In 1746, when he was aged 14, Thomas's father arranged for him to be apprenticed to Alexander Somerville, a wine merchant in Leith. When Thomas completed his apprenticeship he decided that the corn trade offered better prospects than did wine, and he established himself in Leith as a provision merchant and corn dealer, eventually trading at both wholesale and retail.

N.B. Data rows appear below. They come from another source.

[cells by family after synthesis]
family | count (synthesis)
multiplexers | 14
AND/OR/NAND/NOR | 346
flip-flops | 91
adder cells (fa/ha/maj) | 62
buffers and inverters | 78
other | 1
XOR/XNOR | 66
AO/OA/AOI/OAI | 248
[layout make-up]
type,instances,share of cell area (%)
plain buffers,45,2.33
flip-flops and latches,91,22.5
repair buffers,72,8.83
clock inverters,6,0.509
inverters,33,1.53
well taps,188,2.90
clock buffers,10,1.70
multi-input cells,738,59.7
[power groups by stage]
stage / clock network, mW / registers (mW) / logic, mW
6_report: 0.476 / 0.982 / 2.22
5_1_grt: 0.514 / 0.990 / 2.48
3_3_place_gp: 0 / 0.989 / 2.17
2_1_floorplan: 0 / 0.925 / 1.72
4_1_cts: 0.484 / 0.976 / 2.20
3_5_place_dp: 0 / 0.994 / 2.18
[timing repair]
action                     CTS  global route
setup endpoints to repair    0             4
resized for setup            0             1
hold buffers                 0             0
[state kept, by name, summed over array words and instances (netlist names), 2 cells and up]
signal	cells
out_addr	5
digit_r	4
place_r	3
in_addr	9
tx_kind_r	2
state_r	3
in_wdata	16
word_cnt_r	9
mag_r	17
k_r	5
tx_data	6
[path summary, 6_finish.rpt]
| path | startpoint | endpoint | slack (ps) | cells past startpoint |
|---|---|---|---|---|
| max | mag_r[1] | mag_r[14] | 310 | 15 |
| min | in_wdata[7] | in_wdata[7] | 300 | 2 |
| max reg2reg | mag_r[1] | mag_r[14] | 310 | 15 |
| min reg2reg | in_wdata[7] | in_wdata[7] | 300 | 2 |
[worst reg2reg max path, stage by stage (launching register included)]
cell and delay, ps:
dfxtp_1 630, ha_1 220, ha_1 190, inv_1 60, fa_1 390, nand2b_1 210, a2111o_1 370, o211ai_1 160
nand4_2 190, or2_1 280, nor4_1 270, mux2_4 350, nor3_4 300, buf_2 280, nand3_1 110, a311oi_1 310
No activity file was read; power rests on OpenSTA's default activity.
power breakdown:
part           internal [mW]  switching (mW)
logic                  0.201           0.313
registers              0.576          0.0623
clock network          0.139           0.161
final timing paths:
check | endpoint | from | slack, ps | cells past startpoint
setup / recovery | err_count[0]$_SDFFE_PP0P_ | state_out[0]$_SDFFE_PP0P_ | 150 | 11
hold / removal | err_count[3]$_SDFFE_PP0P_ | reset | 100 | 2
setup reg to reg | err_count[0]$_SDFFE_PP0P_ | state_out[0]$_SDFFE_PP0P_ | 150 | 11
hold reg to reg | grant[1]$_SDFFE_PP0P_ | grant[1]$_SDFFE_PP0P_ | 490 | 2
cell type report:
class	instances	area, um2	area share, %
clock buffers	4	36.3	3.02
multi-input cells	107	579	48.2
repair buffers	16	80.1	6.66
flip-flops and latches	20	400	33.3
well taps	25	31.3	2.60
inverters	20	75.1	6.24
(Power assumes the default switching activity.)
[src/rtl/galaga_pkg.sv]
// Shared game types and constants used by the round bookkeeping and the state controller.
package galaga_pkg;

  typedef enum logic [1:0] {
    ALIVE     = 2'd0,
    EXPLODING = 2'd1,
    RESPAWN   = 2'd2,
    OUT       = 2'd3
  } player_state_t;

  localparam int          N_ENEMIES_DEF   = 20;
  localparam int          START_LIVES_DEF = 3;
  localparam logic [15:0] POINTS_DEF      = 16'd50;

  localparam logic [7:0]  KEY_ENTER       = 8'h28;

endpackage

[src/rtl/fleet_status_tracker_frame_timer.sv]
// 6-bit frame-tick counter; done is asserted combinationally on the tick that reaches target.
module frame_timer (
  input  logic       Clk,
  input  logic       Reset,
  input  logic       clear,
  input  logic       tick,
  input  logic [5:0] target,
  output logic       done
);

  logic [5:0] count_reg;

  assign done = tick && !clear && (count_reg == target);

  always_ff @(posedge Clk) begin
    if (Reset || clear) begin
      count_reg <= 6'd0;
    end else if (tick) begin
      count_reg <= (count_reg == target) ? 6'd0 : count_reg + 6'd1;
    end
  end

endmodule

[src/rtl/fleet_status_tracker.sv]
// Per-round bookkeeping: enemy alive mask, score, lives and the player explode/respawn sequence.
module fleet_status_tracker
  import galaga_pkg::*;
#(
  parameter int          N_ENEMIES      = N_ENEMIES_DEF,
  parameter int          START_LIVES    = START_LIVES_DEF,
  parameter logic [15:0] POINTS         = POINTS_DEF,
  parameter logic [5:0]  EXPLODE_FRAMES = 6'd30,
  parameter logic [5:0]  INVULN_FRAMES  = 6'd60
) (
  input  logic                 Clk,
  input  logic                 Reset,
  input  logic                 start,
  input  logic                 play,
  input  logic                 frame_tick,
  input  logic                 enemy_hit,
  input  logic [4:0]           enemy_hit_idx,
  input  logic                 player_hit,
  output logic [N_ENEMIES-1:0] enemy_alive,
  output logic [1:0]           lives,
  output logic [15:0]          score,
  output logic                 invuln,
  output logic                 exploding,
  output logic                 died,
  output logic                 killed_all
);

  logic [N_ENEMIES-1:0] alive_reg, alive_next;
  logic [1:0]           lives_reg, lives_next;
  logic [15:0]          score_reg;
  logic [16:0]          score_sum;
  logic                 invuln_reg, exploding_reg, died_reg, killed_all_reg;
  player_state_t        state_reg, state_next;
  logic                 kill;
  logic                 timer_clear, timer_tick, timer_done;
  logic [5:0]           timer_target;

  assign kill = play && !start && enemy_hit && (32'(enemy_hit_idx) < N_ENEMIES)
                && alive_reg[enemy_hit_idx];

  genvar gi;
  generate
    for (gi = 0; gi < N_ENEMIES; gi++) begin : g_alive
      assign alive_next[gi] = start ? 1'b1 :
                              (kill && enemy_hit_idx == 5'(gi)) ? 1'b0 : alive_reg[gi];
    end
  endgenerate

  // Score saturates rather than wrapping.
  assign score_sum = {1'b0, score_reg} + {1'b0, POINTS};

  assign timer_target = (state_reg == EXPLODING) ? EXPLODE_FRAMES - 6'd1 : INVULN_FRAMES - 6'd1;
  assign timer_tick   = play && !start && frame_tick &&
                        (state_reg == EXPLODING || state_reg == RESPAWN);

  frame_timer u_frame_timer (
    .Clk    (Clk),
    .Reset  (Reset),
    .clear  (timer_clear),
    .tick   (timer_tick),
    .target (timer_target),
    .done   (timer_done)
  );

  always_comb begin
    state_next  = state_reg;
    lives_next  = lives_reg;
    timer_clear = 1'b0;
    if (start) begin
      state_next  = ALIVE;
      lives_next  = 2'(START_LIVES);
      timer_clear = 1'b1;
    end else if (play) begin
      case (state_reg)
        ALIVE: begin
          if (player_hit) begin
            if (lives_reg > 2'd1) begin
              lives_next  = lives_reg - 2'd1;
              state_next  = EXPLODING;
              timer_clear = 1'b1;
            end else begin
              lives_next = 2'd0;
              state_next = OUT;
            end
          end
        end
        EXPLODING: if (timer_done) state_next = RESPAWN;
        RESPAWN:   if (timer_done) state_next = ALIVE;
        default:   state_next = OUT;
      endcase
    end
  end

  always_ff @(posedge Clk) begin
    if (Reset) begin
      state_reg      <= ALIVE;
      alive_reg      <= '1;
      lives_reg      <= 2'(START_LIVES);
      score_reg      <= 16'd0;
      invuln_reg     <= 1'b0;
      exploding_reg  <= 1'b0;
      died_reg       <= 1'b0;
      killed_all_reg <= 1'b0;
    end else begin
      state_reg      <= state_next;
      alive_reg      <= alive_next;
      lives_reg      <= lives_next;
      invuln_reg     <= (state_next == EXPLODING) || (state_next == RESPAWN);
      exploding_reg  <= (state_next == EXPLODING);
      died_reg       <= (state_next == OUT);
      killed_all_reg <= (alive_next == '0);
      if (start) begin
        score_reg <= 16'd0;
      end else if (kill) begin
        score_reg <= score_sum[16] ? 16'hFFFF : score_sum[15:0];
      end
    end
  end

  assign enemy_alive = alive_reg;
  assign lives       = lives_reg;
  assign score       = score_reg;
  assign invuln      = invuln_reg;
  assign exploding   = exploding_reg;
  assign died        = died_reg;
  assign killed_all  = killed_all_reg;

endmodule

[config.mk]
export PLATFORM = sky130hd
export DESIGN_NAME = fleet_status_tracker
export DESIGN_NICKNAME = d
export VERILOG_FILES = /design/src/rtl/galaga_pkg.sv /design/src/rtl/fleet_status_tracker_frame_timer.sv /design/src/rtl/fleet_status_tracker.sv
export SDC_FILE = /design/constraint.sdc
export NUM_CORES = 1
export LEC_CHECK = 0
export CAP_MARGIN = 10
export CORE_ASPECT_RATIO = 0.9
export CORE_MARGIN = 1
export CORE_UTILIZATION = 52
export CTS_CLUSTER_DIAMETER = 30
export DETAILED_ROUTE_END_ITERATION = 12
export PLACE_DENSITY = 0.84
export SYNTH_ARGS = -nofsm -noshare
export SYNTH_HDL_FRONTEND = slang
export SYNTH_HIERARCHICAL = 1
export SYNTH_SLANG_ARGS = --single-unit
export TNS_END_PERCENT = 1
[constraint.sdc]
create_clock -name Clk -period 3 [get_ports Clk]
set_clock_uncertainty 0.15 [all_clocks]
set_input_delay 0.3 -clock Clk [delete_from_list [all_inputs] [get_ports Clk]]
set_output_delay 0.3 -clock Clk [all_outputs]
set_load 0.05 [all_outputs]
# Yosys cells after proc, flatten, opt, wreduce, memory -nomap -nowiden

Cells that the tools add are included.

Logic and storage cells: 136
Register bits: 50
Output and inout port bits: 42

$add $sub $neg: 3
Mux-type cells: 58
Order comparisons: 3
Eq/ne operators: 25
Reduce and logical (&&, ||, !) cells: 38

Operators by type and width:

| operator              | count |
|---|---|
| $mux 1                | 46 |
| $eq 5x4->1 const B    | 8 |
| $logic_and 1x1->1     | 28 |
| $eq 5x3->1 const B    | 4 |
| $eq 5x5->1 const B    | 4 |
| $logic_not 20->1      | 1 |
| $add 16x6->17 const B | 1 |
| $mux 16               | 1 |
| $mux 2                | 7 |
| $mux 6                | 2 |
| $eq 5x2->1 const B    | 2 |
| $add 6x1->6 const B   | 1 |
| $eq 2x2->1 const B    | 3 |
| $eq 6x6->1            | 1 |
| $lt 5x6->1 const B    | 1 |
| $pmux 2 s3            | 1 |
| $bmux 1 s5            | 1 |
| $eq 5x1->1 const B    | 1 |
| $logic_not 5->1       | 1 |
| $lt 5x5->1 const B    | 1 |
| $eq 2x1->1 const B    | 2 |
| $logic_or 1x1->1      | 3 |
| $reduce_and 3->1      | 1 |
| $gt 2x1->1 const B    | 1 |
| 4 further kinds       | 5 |

# Logic depth before layout (Yosys ltp)

Gate-level depths: netlist of the first run.

Depth after elaboration: 15
Gate-level depth with buffers: 14

# Modules after synthesis

The synthesis of the first run kept the hierarchy.

Modules (own cells, without submodules):

| module               | cells an instance | instances | area each (µm²) |
|---|---|---|---|
| fleet_status_tracker | 283               | 1         | 2391.0 |
| frame_timer          | 38                | 1         | 376.6 |

# Worst setup path after synthesis of the first run

No wires, ideal clock.

Path kind: reg2reg
From: register state_reg[1]
To: register invuln_reg, in the netlist invuln
Buffers on the path: 2
Arrival time: 2.375 ns
Data required time: 2.740 ns
Clock period less this slack: 2.636 ns
Stages on the path, launching flop included: 15
Setup time: 0.110 ns
Setup slack: 0.364 ns
Cell sequence: dfxtp_1 inv_1 ha_1 and4b_1 buf_2 and4_4 buf_6 and3b_1 nand2b_1 a31oi_1 o22ai_1 a21oi_1 inv_1 ha_1 nor2_1

RTL lines:

| item                                            | RTL line                                               | text |
|---|---|---|
| start: declaration                              | fleet_status_tracker.sv:33                             | `player_state_t state_reg, state_next;` |
| start signal: assignment                        | fleet_status_tracker.sv:105                            | `state_reg <= state_next;` |
| $eq 2x1->1 / $eq 2x2->1 (equally long branches) | fleet_status_tracker.sv:54                             | `(state_reg == EXPLODING \|\| state_reg == RESPAWN);` |
| $logic_or 1x1->1 *                              | fleet_status_tracker.sv:54                             |  |
| $logic_and 1x1->1 *                             | fleet_status_tracker.sv:53                             | `assign timer_tick = play && !start && frame_tick &&` |
| via timer_tick                                  | fleet_status_tracker.sv:35                             | `logic timer_clear, timer_tick, timer_done;` |
| $logic_and 1x1->1 * (2 in series)               | fleet_status_tracker_frame_timer.sv:13                 | `assign done = tick && !clear && (count_reg == target);` |
| via timer_done                                  | fleet_status_tracker.sv:35                             |  |
| $mux 2 (on tied branches)                       | fleet_status_tracker.sv:88, fleet_status_tracker.sv:87 |  |
| $pmux 2 s3 *                                    | fleet_status_tracker.sv:74                             | `case (state_reg)` |
| $mux 2 *                                        | fleet_status_tracker.sv:73                             | `end else if (play) begin` |
| $mux 2 *                                        | fleet_status_tracker.sv:69                             | `if (start) begin` |
| via state_next[1]                               | fleet_status_tracker.sv:33                             |  |
| $eq 2x1->1 / $eq 2x2->1 (equally long branches) | fleet_status_tracker.sv:108                            | `invuln_reg <= (state_next == EXPLODING) \|\| (state_next == RESPAWN);` |
| $logic_or 1x1->1 *                              | fleet_status_tracker.sv:108                            |  |
| end signal: assignment                          | fleet_status_tracker.sv:108                            |  |
| end: declaration                                | fleet_status_tracker.sv:32                             | `logic invuln_reg, exploding_reg, died_reg, killed_all_reg;` |

The timed path passes the listed nets; every way through them passes the cells marked *.
A chain may end at the register's enable or synchronous reset.

# Worst setup path in the final report of the first run

From: input port enemy_hit_idx[1]
To: register score_reg[15], in the netlist score[15]

Word-level cells in the longest chain between the ends: 3

RTL lines:

| item                                                                     | RTL line                                               | text |
|---|---|---|
| start: declaration                                                       | fleet_status_tracker.sv:17                             | `input logic [4:0] enemy_hit_idx,` |
| $bmux 1 s5 / $lt 5x5->1 (equally long branches)                          | fleet_status_tracker.sv:39, fleet_status_tracker.sv:38 |  |
| $mux 1 (not written as such) / $logic_and 1x1->1 (equally long branches) | fleet_status_tracker.sv:39, fleet_status_tracker.sv:38 |  |
| $logic_and 1x1->1 *                                                      | fleet_status_tracker.sv:39                             | `&& alive_reg[enemy_hit_idx];` |
| end signal: assignment                                                   | fleet_status_tracker.sv:115                            | `score_reg <= score_sum[16] ? 16'hFFFF : score_sum[15:0];` |
| end: declaration                                                         | fleet_status_tracker.sv:30                             | `logic [15:0] score_reg;` |

Mark *: on every way between the ends. The rest lies on a longest branch, timed or not. The select of a mux whose other input is x is not followed.

==> impl_metrics.csv, run 1 <==
group,metric,value,unit
yosys,synthFlopType,"sky130_fd_sc_hd__dfxtp_1",
worst_setup_path,critical_path_class,"input port to flip-flop",
yosys,yosys_warnings,6,
grt,grt_max_degree,19,
grt,global_route_wire_length_before_repair,12.1,mm
finish,share_of_layout_cells_above_drive_strength_1,11.9,%
pwr,powerDensity,346,nW/um^2
clock_tree,cts_hold_buf,0,
floorplan,die_h,71.2,microns
yosys,postSynth.asyncResetShare,0,%
yosys,cell_count_after_synthesis,321,
floorplan,pin_count,54,
timing,final_hold_viol_count,0,
clock_tree,cts_inserted_buffers,5,
floorplan,overall_die_width,78.9,microns
routing,wire_per_inst,16.2,microns
worst_setup_path,path_max_fanout,11,
floorplan,floorplan.initialDensity,55.5,%
finish,antennaDiodeCount,0,
clock_tree,post-cts-setup-buffers,0,
yosys,ys_top_cells_by_area,"sky130_fd_sc_hd__dfxtp_1 36%, sky130_fd_sc_hd__nand2_1 4.2%, sky130_fd_sc_hd__ha_1 3.6%",
worst_setup_path,worstPathArrival,2840,ps
yosys,synth_top_family_by_area,"simple AND/OR/NAND/NOR gates",
routing,met2_length,3.47,mm
routing,via_count,2751,
clock_tree,clkSinkCount,50,
timing,maxSlewViolCount,0,
timing,finalSetupViolCount,0,
timing,fin_tns_setup,0,ps
routing,number_of_nets_with_antenna_violations_after_detailed_routing,0,
placement,port_buffers,53,
placement,place_hpwl,5.32,mm
routing,drt_pass1_iterations,5,
floorplan,die_area,5620,sq um
floorplan,placement_rows,24,
timing,setup_repair_after_global_routing_missed_its_margin,"no",
finish,final_design_area_no_fill,3550,sq um
pwr,power.clock.fraction,35.0,%
routing,via_per_inst,6.10,
routing,post-route-drc-count,0,
timing,hold-worst-slack,331,ps
clock_tree,cts_tree,"yes",
timing,least_setup_slack_across_all_paths_after_layout,234,ps
pwr,peakVddDrop,0.246,mV
yosys,post_synthesis_xor_xnor_area_fraction,3.16,%
grt,groute.usage.overall,27.1,%
grt,grt_pass1_vias,2654,
pwr,power_frac_seq,54.4,%
pwr,p_comb_share,10.5,%
hold_path,timing.hold.worst_path_depth,2,
routing,wl_met3,473,microns
pwr,p_int,896,uW
yosys,cell_type_with_the_highest_aggregate_area_in_the_netlist,"sky130_fd_sc_hd__dfxtp_1",
yosys,yosysTopAreaCellShare,36.2,%
yosys,yosysUniqueCellTypes,61,
yosys,yosys-mux-area-fraction,4.57,%
job,maxCapViolCount,0,
worst_setup_path,end_kind,"flip-flop",
yosys,synth-seq-cells,50,
yosys,synth.cells.most_frequent,"50 x sky130_fd_sc_hd__dfxtp_1, 31 x sky130_fd_sc_hd__nand2_1, 19 x sky130_fd_sc_hd__nor2_1",
clock_tree,worst_skew_pair.late_latency,320,ps
finish,number_of_nets_in_the_layout,405,
yosys,synth_simple_gate_area_share,27.1,%
clock_tree,path_clk_slew,100,ps
finish,area.growth.synth_to_final,28.4,%
placement,dp_cells,443,
timing,tightestPinTransition,678,ps
floorplan,coreArea,4980,sq um
placement,place_congestion,0.884,
routing,drt_first_iter_violations,195,
placement,dpl_worst_slack,-101,ps
timing,final.min_clock_period,2770,ps
yosys,ys_seq_area_share,36.2,%
worst_setup_path,nature_of_the_critical_path_startpoint,"input port",
clock_tree,ctsLongestPathBuffers,2,
yosys,synthAdderAreaFrac,3.62,%
grt,antenna_found_initial,0,
yosys,post_synth_edffs,0,
yosys,syn-cell-area,2770,sq um
clock_tree,cts_htree_levels,2,
finish,finish.utilization,71.3,%
yosys,synth.most_common_cell,"sky130_fd_sc_hd__dfxtp_1",
routing,routed_length_on_met1,3.25,mm
pwr,finalPower,1.23,mW
hold_path,worstHoldPathType,"flip-flop to flip-flop",
clock_tree,buffer_cell_driving_the_clock_tree_root,"sky130_fd_sc_hd__clkbuf_8",
timing,fmaxAchievable,362,MHz
finish,largest_reg_flops,20,
timing,slew_headroom,54.6,%
outcome,run_status,"finished, final reports clean",
pwr,static-leakage-power,1.30,nW
yosys,post_synthesis_mean_instance_area,8.62,sq um
pwr,swShare,27.1,%
grt,grt_overflow,0,
pwr,p_sw,334,uW
finish,final-instance-count-excl-fill,451,
yosys,synth_compound_area_share,20.6,%
worst_setup_path,worst-r2r-cell-count,13,
routing,wl,7.32,mm
worst_setup_path,worstPathRequired,3080,ps
routing,highest_layer,"met4",
placement,placed_area,3450,sq um
timing,ratio_of_final_minimum_period_to_clock_period,92.2,%
final cells by class:
cell class	instances	area, sq um
flip-flops and latches	50	1000
well taps	65	81.3
repair buffers	73	681
fillers	412	1430
clock buffers	5	68.8
inverters	11	41.3
clock inverters	3	28.8
multi-input cells	244	1650
routing by layer:
layer	global-route usage (%)	up-vias
met4	11.1	0
met3	4.33	13
met1	34.8	1310
li1	-	1317
met2	45.4	111
met5	0	-
critical path, cell delays in order:
cell and delay, ps:
sky130_fd_sc_hd__clkdlybuf4s50_1 600, sky130_fd_sc_hd__buf_4 240, sky130_fd_sc_hd__mux4_2 330, sky130_fd_sc_hd__or4b_1 480, sky130_fd_sc_hd__o41ai_1 130, sky130_fd_sc_hd__nor3_2 220
sky130_fd_sc_hd__and3_1 260, sky130_fd_sc_hd__a211oi_1 270
layout by cell type (no fill, tap or decap), types with 13 or more instances in the layout:
master	instances
sky130_fd_sc_hd__buf_4	20
sky130_fd_sc_hd__a21oi_1	16
sky130_fd_sc_hd__a211oi_1	13
sky130_fd_sc_hd__clkdlybuf4s50_1	53
sky130_fd_sc_hd__nor2_1	19
sky130_fd_sc_hd__nand2_1	31
sky130_fd_sc_hd__dfxtp_1	50
repair_timing:
| item | CTS | global route |
|---|---|---|
| endpoints found under the setup margin | 0 | 2 |
| endpoints found under the hold margin | 0 | 0 |
| gates resized for setup | 0 | 1 |
power groups by stage:
stage                     registers [mW]  logic, mW  clock network, mW
after floorplan                    0.694     0.0639                  0
after global placement             0.685      0.122                  0
after detailed placement           0.685      0.126                  0
after CTS                          0.670      0.127              0.439
after global routing               0.671      0.139              0.467
final                              0.670      0.130              0.431
cell families after synthesis:
family,count (synthesis)
and+or+nand+nor,132
AOI/OAI and AO/OA,81
DFF,50
buffers and inverters,29
xor gates and xnor gates,10
muxes,10
adders and majority gates,8
other,1
final timing paths:
check / slack (ps) / end / startpoint
worst max-delay path: 230 / score[15] / enemy_hit_idx[1]
worst min-delay path: 330 / score[7] / score[7]
worst max register to register: 260 / invuln / state_reg[1]
worst min register to register: 330 / score[7] / score[7]
(Power assumes the default switching activity.)
==> run 2, diff against run 1 <==
--- a/config.mk
+++ b/config.mk
@@ -6,7 +6,7 @@
 export NUM_CORES = 1
 export LEC_CHECK = 0
 export CAP_MARGIN = 10
-export CORE_ASPECT_RATIO = 0.9
+export CORE_ASPECT_RATIO = 2
 export CORE_MARGIN = 1
 export CORE_UTILIZATION = 52
 export CTS_CLUSTER_DIAMETER = 30
==> impl_metrics.csv, run 2 (synthesized netlist as in run 1, its figures left out) <==
group,metric,value,unit
grt,grt_pass1_vias,2713,
floorplan,pin_count,54,
clock_tree,path_clk_slew,90,ps
grt,grt_max_degree,17,
pwr,powerDensity,328,nW/um^2
pwr,power.clock.fraction,32.3,%
finish,share_of_layout_cells_above_drive_strength_1,14.0,%
floorplan,die_area,5640,sq um
pwr,power_frac_seq,56.5,%
worst_setup_path,worstPathArrival,2880,ps
worst_setup_path,startpoint,"enemy_hit_idx[0]",
grt,groute.usage.overall,29.7,%
routing,drt_first_iter_violations,41,
grt,antenna_found_initial,0,
floorplan,die_h,105,microns
timing,final.min_clock_period,2800,ps
timing,fmaxAchievable,358,MHz
finish,layout.cells.most_common,"sky130_fd_sc_hd__clkdlybuf4s50_1",
finish,area.growth.synth_to_final,30.3,%
finish,number_of_nets_in_the_layout,414,
finish,mostFrequentLayoutCells,"53 x sky130_fd_sc_hd__clkdlybuf4s50_1, 50 x sky130_fd_sc_hd__dfxtp_1, 31 x sky130_fd_sc_hd__nand2_1, 29 x sky130_fd_sc_hd__buf_4, 19 x sky130_fd_sc_hd__nor2_1",
clock_tree,cts_tree,"yes",
routing,post-route-drc-count,0,
routing,drt_pass1_iterations,4,
routing,wl,7.65,mm
routing,wire_per_inst,16.9,microns
routing,via_count,2777,
finish,antennaDiodeCount,0,
worst_setup_path,nature_of_the_critical_path_startpoint,"input port",
worst_setup_path,path_max_fanout,16,
grt,global_route_wire_length_before_repair,12.4,mm
timing,tightestPinTransition,600,ps
clock_tree,clkSinkCount,50,
worst_setup_path,crit-reg2reg-launch,"state_reg[1]",
worst_setup_path,end_kind,"flip-flop",
timing,fin_tns_setup,0,ps
worst_setup_path,critical_path_class,"input port to flip-flop",
clock_tree,cts_inserted_buffers,5,
timing,maxSlewViolCount,0,
hold_path,hold_start,"score[7]",
pwr,p_sw,300,uW
floorplan,overall_die_width,53.6,microns
job,maxCapViolCount,0,
routing,via_per_inst,6.14,
placement,dp_cells,444,
clock_tree,worst_skew_pair.late_latency,310,ps
pwr,static-leakage-power,1.34,nW
timing,ratio_of_final_minimum_period_to_clock_period,93.2,%
routing,number_of_nets_with_antenna_violations_after_detailed_routing,0,
outcome,run_status,"finished, final reports clean",
placement,place_congestion,0.994,
floorplan,floorplan.initialDensity,53.9,%
worst_setup_path,worstPathRequired,3080,ps
clock_tree,ctsLongestPathBuffers,2,
pwr,swShare,25.3,%
clock_tree,cts_hold_buf,0,
placement,port_buffers,53,
clock_tree,buffer_cell_driving_the_clock_tree_root,"sky130_fd_sc_hd__clkbuf_8",
grt,grt_overflow,0,
timing,finalSetupViolCount,0,
finish,final-instance-count-excl-fill,452,
timing,final_hold_viol_count,0,
pwr,p_int,885,uW
pwr,peakVddDrop,0.466,mV
clock_tree,cts_htree_levels,2,
timing,slew_headroom,59.5,%
finish,largest_reg_flops,20,
floorplan,placement_rows,37,
floorplan,coreArea,5140,sq um
pwr,p_comb_share,11.2,%
placement,place_hpwl,5.78,mm
hold_path,worstHoldPathType,"flip-flop to flip-flop",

He died in 1809 at his home on Coalhill in Leith.

Marriage and family 
On 21 April 1762, Gladstones married Nelly Neilson (1738–1806), the daughter of Walter Neilson, a merchant from Springfield near Edinburgh. They had sixteen children together, the second-born, and eldest son, being Sir John Gladstones.

Career 
Thomas Gladstones' corn business prospered during the 1760s. His business operated from a shop at the front of his house on Coalhill in Leith. Thomas became the lessee of the Dalry paper mill, where he appointed his brother-in-law, James Murray, as superintendent. He also bought and sold grain from the Baltic ports, was an investor in a Leith whaling syndicate, owned a number of trading ships, and had an interest in the sulfuric acid plants at Barrowmuirhead, near Leith. His provisions business focused on provisioning ships with butter, oranges, wine, vinegar and other goods.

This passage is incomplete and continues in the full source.